Thursday, July 14, 2016

Archiving Tweets: Thank you, Martin Hawksey, for TAGS

When I was looking for a way to collect tweets, for free, I stumbled upon Martin Hawksey’s TAGS, or Twitter Archiving Google Sheet. Using his template for a Google Sheet in Google Drive, you can pull tweets from Twitter. Through some easy steps, you “program” the sheet to collect messages from Twitter by hashtags, handles (@) and AND/OR/” operators.

A few years ago, I started with Version 5.0, and it took me a few tries to get the set-up right. Two new versions are available, 6.0 and 6.1, and they were easy to implement. The steps for set-up are well described and you can find videos to help. A support forum is another resource if you run into hiccups on the set-up. You can create as many files as you want to capture tweets and authentication is now a one-time requirement.
Screenshot of a TAGS spreadsheet

Using TAGS, you are essentially archiving tweets to a Google spreadsheet. You can change the frequency on the data pull, so it will automatically update, or you can handle it manually with the Run Now! option. I typically opt for the automated pull. The first tab of the spreadsheet has the “read me” and instructions for how to conduct your pull. It’s easy to follow and has links to additional resources if you want extra help. The other tabs in the sheet include the list of tweets, a summary, and dashboard.
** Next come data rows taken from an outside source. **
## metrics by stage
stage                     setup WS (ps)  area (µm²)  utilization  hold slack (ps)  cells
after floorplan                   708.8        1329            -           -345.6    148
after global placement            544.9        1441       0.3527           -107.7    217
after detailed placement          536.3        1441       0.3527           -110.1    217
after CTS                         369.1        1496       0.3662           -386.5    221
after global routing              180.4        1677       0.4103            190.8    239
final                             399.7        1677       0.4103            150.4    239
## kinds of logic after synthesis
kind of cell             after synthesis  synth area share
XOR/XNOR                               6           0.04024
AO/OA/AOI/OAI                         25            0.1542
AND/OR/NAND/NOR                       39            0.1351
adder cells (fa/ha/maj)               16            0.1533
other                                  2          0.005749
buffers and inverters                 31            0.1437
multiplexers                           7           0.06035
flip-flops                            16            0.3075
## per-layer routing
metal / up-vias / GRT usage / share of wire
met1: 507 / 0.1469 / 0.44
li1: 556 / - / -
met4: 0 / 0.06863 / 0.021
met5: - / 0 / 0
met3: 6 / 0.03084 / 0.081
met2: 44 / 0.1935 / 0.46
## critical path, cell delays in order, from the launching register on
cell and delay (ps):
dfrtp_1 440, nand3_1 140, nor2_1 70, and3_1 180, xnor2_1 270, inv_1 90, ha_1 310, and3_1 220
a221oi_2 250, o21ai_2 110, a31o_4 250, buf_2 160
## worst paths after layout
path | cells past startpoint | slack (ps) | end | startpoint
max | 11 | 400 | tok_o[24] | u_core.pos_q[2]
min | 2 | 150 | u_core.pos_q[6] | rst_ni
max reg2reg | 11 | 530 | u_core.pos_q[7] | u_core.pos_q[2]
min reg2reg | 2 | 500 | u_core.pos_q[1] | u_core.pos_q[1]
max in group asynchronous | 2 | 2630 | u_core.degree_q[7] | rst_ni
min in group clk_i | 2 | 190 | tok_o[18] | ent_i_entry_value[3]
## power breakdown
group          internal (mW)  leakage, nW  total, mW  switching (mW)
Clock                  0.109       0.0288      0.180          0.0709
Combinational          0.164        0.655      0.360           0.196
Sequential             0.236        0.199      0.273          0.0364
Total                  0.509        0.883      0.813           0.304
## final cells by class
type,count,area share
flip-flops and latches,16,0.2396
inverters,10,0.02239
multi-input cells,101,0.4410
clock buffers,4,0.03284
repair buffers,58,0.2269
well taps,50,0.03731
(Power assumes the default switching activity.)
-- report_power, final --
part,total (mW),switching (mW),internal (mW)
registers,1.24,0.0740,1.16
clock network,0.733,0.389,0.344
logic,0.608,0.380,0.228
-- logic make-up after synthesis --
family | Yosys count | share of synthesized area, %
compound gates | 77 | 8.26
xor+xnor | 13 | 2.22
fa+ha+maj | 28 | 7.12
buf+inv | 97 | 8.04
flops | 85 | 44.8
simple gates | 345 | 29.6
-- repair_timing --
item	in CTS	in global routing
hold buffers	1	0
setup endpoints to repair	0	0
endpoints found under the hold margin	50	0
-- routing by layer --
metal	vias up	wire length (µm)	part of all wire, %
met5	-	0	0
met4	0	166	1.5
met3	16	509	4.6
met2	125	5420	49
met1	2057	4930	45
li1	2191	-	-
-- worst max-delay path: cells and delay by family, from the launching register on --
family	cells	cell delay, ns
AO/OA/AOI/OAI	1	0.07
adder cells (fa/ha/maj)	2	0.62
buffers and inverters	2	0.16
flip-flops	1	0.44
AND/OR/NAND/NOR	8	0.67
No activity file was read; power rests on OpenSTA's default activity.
The list of tweets, called archive, alone contains a lot of information: name of the person tweeting, if the tweet is in reply to someone else, links to profiles, and user language.

Screenshot of dashboard

The summary lists the top tweeters, with stats on how many were retweets, unique tweets, and average and medians for tweets per person in the sample. The dashboard provides graphics for the top tweeters, a line graph showing the number of tweets over time, and Twitter activity for the collection.

Screen shot of charts/graphs

The data collected are rawer than some other systems, but that’s what I like. The data are on a spreadsheet that can be loaded into statistical programs or other more powerful analytical tools. While it might be nice to learn an advanced coding language like Python to create your own capture, it’s not on my front burner. And copying and pasting out of Twitter is too manual. Other systems provide fancy graphics, but if you just need an archive or a spreadsheet, TAGS works. Also, the spreadsheet is a format that could be used for qualitative and quantitative analysis.

The upsides include using a system you may already have credentials for, Google Drive. When working with colleagues, you can easily share the data, and they don’t have to create yet another account on a website or app. If your sheet has an error or reaches its limits, you’ll get reminders that it needs work.

The dataset limits were one of the downsides originally, but I was able to grab 17,000 tweets. Other negatives include the rigor of the pull. It won’t download every tweet. According to Hawskey’s blog, it’s a function of the Twitter Search API where relevance, not completeness, rules. You need a little forethought if you want to use this tool effectively. It will only pull historical tweets from the past seven days. If you wanted to watch a hashtag from an event, you’d need to set up the Google Sheet prior to the event. The dashboard only presents a few graphics, and they are basic. For a client or board presentation, you would want to jazz them up a bit. To run other kinds of analyses, like those measuring sentiment, location, network density and links, you would need to import the sheet into another program. This may be an extra unwanted step for some users.

Several audiences could benefit from the quick data pulled using TAGS. Marketers and public relations practitioners looking to archive messages about a particular campaign or event could set up a sheet prior to a launch. Organizers could capture and archive tweets during an annual conference. Academic researchers willing to accept the limitations of the tweets pulled could archive data for future investigations. Teachers could archive tweets from a classroom live-tweet to look for evidence of student learning. The free nature makes this appealing for nonprofit professionals.

As an example, I have 17,000 #StandWithWendy tweets from Wendy Davis’ 2013 filibuster saved for a research project. Originally, the sheet would take a long time to load. Now, it moves much faster. I want the ability to see my data and then clean it, based on my project. TAGS is one way for me to do so, and share with my research partners at the same time.

The newest versions, 6.0 and 6.1, offer a one-time set-up, a support community, and you can capture your favorited tweets, the last 3,000. If you have used the previous versions, go with 6.0, recommended by the TAGS team. It worked for me without any problems.

To learn more about or to get started with TAGS, go to

(This post is not a sponsored message. It originated as a sample for my students on reviewing a measurement tool for our course on social media analytics.)